## What you have to do
Word for word, return the lines from the start of the entries below through the line that has "export CORE_UTILIZATION = 56".
[[ Data to process open ]]
[config.mk]
export PLATFORM = sky130hd
export DESIGN_NAME = conv_scheduler
export DESIGN_NICKNAME = d
export VERILOG_FILES = /design/src/rtl/conv_scheduler.sv
export SDC_FILE = /design/constraint.sdc
export NUM_CORES = 1
export LEC_CHECK = 0
export CORE_UTILIZATION = 56
export CTS_BUF_LIST = sky130_fd_sc_hd__clkbuf_8
export DETAILED_ROUTE_END_ITERATION = 10
export GPL_ROUTABILITY_DRIVEN = 0
export GPL_TIMING_DRIVEN = 0
export PLACE_DENSITY_LB_ADDON = 0.12
export SYNTH_ARGS = -nofsm -noshare
export SYNTH_HDL_FRONTEND = slang
export SYNTH_SLANG_ARGS = --single-unit
[constraint.sdc]
create_clock -name i_clk -period 4.93 [get_ports i_clk]
set_input_delay 0.7395 -clock i_clk [delete_from_list [all_inputs] [get_ports i_clk]]
set_output_delay 0.7395 -clock i_clk [all_outputs]
set_load 0.005 [all_outputs]
[src/rtl/conv_scheduler.sv]
// rtl/conv_scheduler.sv - 3x3 convolution tap scheduler over a 64x64 image
//
// Purpose: walks output pixels row-major and, for each one, issues the nine
// kernel taps of a 3x3 window (kx fastest, ky outer) to the datapath using a
// valid/ready handshake. Each tap carries its SRAM bank/address, or a pad flag
// when it falls outside the image. After the last tap the scheduler waits
// PIPE_LAT cycles for the datapath to commit, then pulses o_exe_finish.
//
// Optional feature: define CONV_SCHED_STALL_CNT_EN to add o_stall_cnt.
//
// Ports:
//   i_clk         clock, rising edge
//   i_rst         synchronous active-high reset
//   i_start       start pulse, only looked at in IDLE
//   i_stride      stride (1 or 2)
//   i_dil         dilation (1 or 2)
//   i_tap_ready   datapath accepts the presented tap
//   o_tap_valid   tap request valid (high throughout ISSUE)
//   o_tap_idx     kernel tap index 0..8
//   o_tap_bank    SRAM bank = pixel index [2:0]
//   o_tap_addr    bank address = pixel index [11:3]
//   o_tap_pad     tap outside the image, datapath substitutes 0
//   o_tap_last    tap 8 of the window
//   o_out_addr    output pixel address of the current window
//   o_busy        high whenever not IDLE
//   o_err         illegal stride/dilation was latched
//   o_exe_finish  one-cycle completion pulse
//   o_stall_cnt   (CONV_SCHED_STALL_CNT_EN only) saturating stall cycle count
`timescale 1ns/1ps

module conv_scheduler #(
    parameter int PIPE_LAT = 2
) (
    input  logic        i_clk,
    input  logic        i_rst,
    input  logic        i_start,
    input  logic [2:0]  i_stride,
    input  logic [2:0]  i_dil,
    input  logic        i_tap_ready,
    output logic        o_tap_valid,
    output logic [3:0]  o_tap_idx,
    output logic [2:0]  o_tap_bank,
    output logic [8:0]  o_tap_addr,
    output logic        o_tap_pad,
    output logic        o_tap_last,
    output logic [11:0] o_out_addr,
    output logic        o_busy,
    output logic        o_err,
    output logic        o_exe_finish
`ifdef CONV_SCHED_STALL_CNT_EN
    ,
    output logic [15:0] o_stall_cnt
`endif
);

    localparam logic [1:0] S_IDLE  = 2'd0;
    localparam logic [1:0] S_ISSUE = 2'd1;
    localparam logic [1:0] S_DRAIN = 2'd2;
    localparam logic [1:0] S_DONE  = 2'd3;

    localparam int              DRAIN_W    = (PIPE_LAT > 1) ? $clog2(PIPE_LAT) : 1;
    localparam logic [DRAIN_W-1:0] DRAIN_LAST = DRAIN_W'((PIPE_LAT > 0) ? (PIPE_LAT - 1) : 0);

    logic [1:0]         r_state;
    logic [2:0]         r_stride;
    logic [2:0]         r_dil;
    logic               r_err;
    logic [5:0]         r_orow;
    logic [5:0]         r_ocol;
    logic [1:0]         r_kx;
    logic [1:0]         r_ky;
    logic [DRAIN_W-1:0] r_drain_cnt;

    logic               w_legal;
    logic               w_issue;
    logic               w_stride2;
    logic [5:0]         w_last_coord;
    logic               w_last_win;
    logic signed [7:0]  w_dil8;
    logic signed [7:0]  w_crow;
    logic signed [7:0]  w_ccol;
    logic signed [7:0]  w_offy;
    logic signed [7:0]  w_offx;
    logic signed [7:0]  w_trow;
    logic signed [7:0]  w_tcol;
    logic               w_pad;
    logic [11:0]        w_pix;
    logic [3:0]         w_idx;
    logic [11:0]        w_oaddr;
    logic               w_oe;

    assign w_legal = ((i_stride == 3'd1) || (i_stride == 3'd2)) &&
                     ((i_dil == 3'd1) || (i_dil == 3'd2));

    assign w_issue      = (r_state == S_ISSUE);
    assign w_stride2    = (r_stride == 3'd2);
    assign w_last_coord = w_stride2 ? 6'd31 : 6'd63;
    assign w_last_win   = (r_orow == w_last_coord) && (r_ocol == w_last_coord);

    // Coordinates are signed 8-bit: the range -2..65 fits, so a negative tap
    // shows up in bit 7 and an overflow past 63 in bit 6, never wrapping into
    // a legal pixel.
    assign w_dil8 = $signed({5'd0, r_dil});
    assign w_crow = w_stride2 ? $signed({1'b0, r_orow, 1'b0}) : $signed({2'b00, r_orow});
    assign w_ccol = w_stride2 ? $signed({1'b0, r_ocol, 1'b0}) : $signed({2'b00, r_ocol});
    assign w_offy = (r_ky == 2'd0) ? -w_dil8 : ((r_ky == 2'd2) ? w_dil8 : 8'sd0);
    assign w_offx = (r_kx == 2'd0) ? -w_dil8 : ((r_kx == 2'd2) ? w_dil8 : 8'sd0);
    assign w_trow = w_crow + w_offy;
    assign w_tcol = w_ccol + w_offx;
    assign w_pad  = w_trow[7] | w_trow[6] | w_tcol[7] | w_tcol[6];
    assign w_pix  = {w_trow[5:0], w_tcol[5:0]};
    assign w_idx  = ({2'b00, r_ky} * 4'd3) + {2'b00, r_kx};

    // Output width is 64 or 32, so row*OW + col is a plain bit concatenation.
    assign w_oaddr = w_stride2 ? {2'b00, r_orow[4:0], r_ocol[4:0]} : {r_orow, r_ocol};

    // Outputs are forced low while reset is asserted so nothing leaks out
    // before the first reset edge has cleared the state.
    assign w_oe = ~i_rst;

    assign o_tap_valid  = w_oe & w_issue;
    assign o_tap_idx    = o_tap_valid ? w_idx : 4'd0;
    assign o_tap_pad    = o_tap_valid & w_pad;
    assign o_tap_bank   = (o_tap_valid && !w_pad) ? w_pix[2:0] : 3'd0;
    assign o_tap_addr   = (o_tap_valid && !w_pad) ? w_pix[11:3] : 9'd0;
    assign o_tap_last   = o_tap_valid & (r_kx == 2'd2) & (r_ky == 2'd2);
    assign o_out_addr   = o_tap_valid ? w_oaddr : 12'd0;
    assign o_busy       = w_oe & (r_state != S_IDLE);
    assign o_err        = w_oe & r_err;
    assign o_exe_finish = w_oe & (r_state == S_DONE);

    always_ff @(posedge i_clk) begin
        if (i_rst) begin
            r_state     <= S_IDLE;
            r_stride    <= 3'd0;
            r_dil       <= 3'd0;
            r_err       <= 1'b0;
            r_orow      <= 6'd0;
            r_ocol      <= 6'd0;
            r_kx        <= 2'd0;
            r_ky        <= 2'd0;
            r_drain_cnt <= '0;
        end else begin
            case (r_state)
                S_IDLE: begin
                    if (i_start) begin
                        r_stride    <= i_stride;
                        r_dil       <= i_dil;
                        r_orow      <= 6'd0;
                        r_ocol      <= 6'd0;
                        r_kx        <= 2'd0;
                        r_ky        <= 2'd0;
                        r_drain_cnt <= '0;
                        if (w_legal) begin
                            r_err   <= 1'b0;
                            r_state <= S_ISSUE;
                        end else begin
                            r_err   <= 1'b1;
                            r_state <= S_DONE;
                        end
                    end
                end
                S_ISSUE: begin
                    if (i_tap_ready) begin
                        if (r_kx != 2'd2) begin
                            r_kx <= r_kx + 2'd1;
                        end else begin
                            r_kx <= 2'd0;
                            if (r_ky != 2'd2) begin
                                r_ky <= r_ky + 2'd1;
                            end else begin
                                r_ky <= 2'd0;
                                if (w_last_win) begin
                                    r_drain_cnt <= '0;
                                    r_state     <= (PIPE_LAT == 0) ? S_DONE : S_DRAIN;
                                end else if (r_ocol == w_last_coord) begin
                                    r_ocol <= 6'd0;
                                    r_orow <= r_orow + 6'd1;
                                end else begin
                                    r_ocol <= r_ocol + 6'd1;
                                end
                            end
                        end
                    end
                end
                S_DRAIN: begin
                    if (r_drain_cnt == DRAIN_LAST) begin
                        r_state <= S_DONE;
                    end else begin
                        r_drain_cnt <= r_drain_cnt + 1'b1;
                    end
                end
                S_DONE: begin
                    r_state <= S_IDLE;
                end
                default: begin
                    r_state <= S_IDLE;
                end
            endcase
        end
    end

`ifdef CONV_SCHED_STALL_CNT_EN
    logic [15:0] r_stall_cnt;

    always_ff @(posedge i_clk) begin
        if (i_rst) begin
            r_stall_cnt <= 16'd0;
        end else if ((r_state == S_IDLE) && i_start) begin
            r_stall_cnt <= 16'd0;
        end else if (w_issue && !i_tap_ready && (r_stall_cnt != 16'hFFFF)) begin
            r_stall_cnt <= r_stall_cnt + 16'd1;
        end
    end

    assign o_stall_cnt = w_oe ? r_stall_cnt : 16'd0;
`endif

endmodule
[[ Data to process closed ]]
## Final answer
[config.mk]
export PLATFORM = sky130hd
export DESIGN_NAME = conv_scheduler
export DESIGN_NICKNAME = d
export VERILOG_FILES = /design/src/rtl/conv_scheduler.sv
export SDC_FILE = /design/constraint.sdc
export NUM_CORES = 1
export LEC_CHECK = 0
export CORE_UTILIZATION = 56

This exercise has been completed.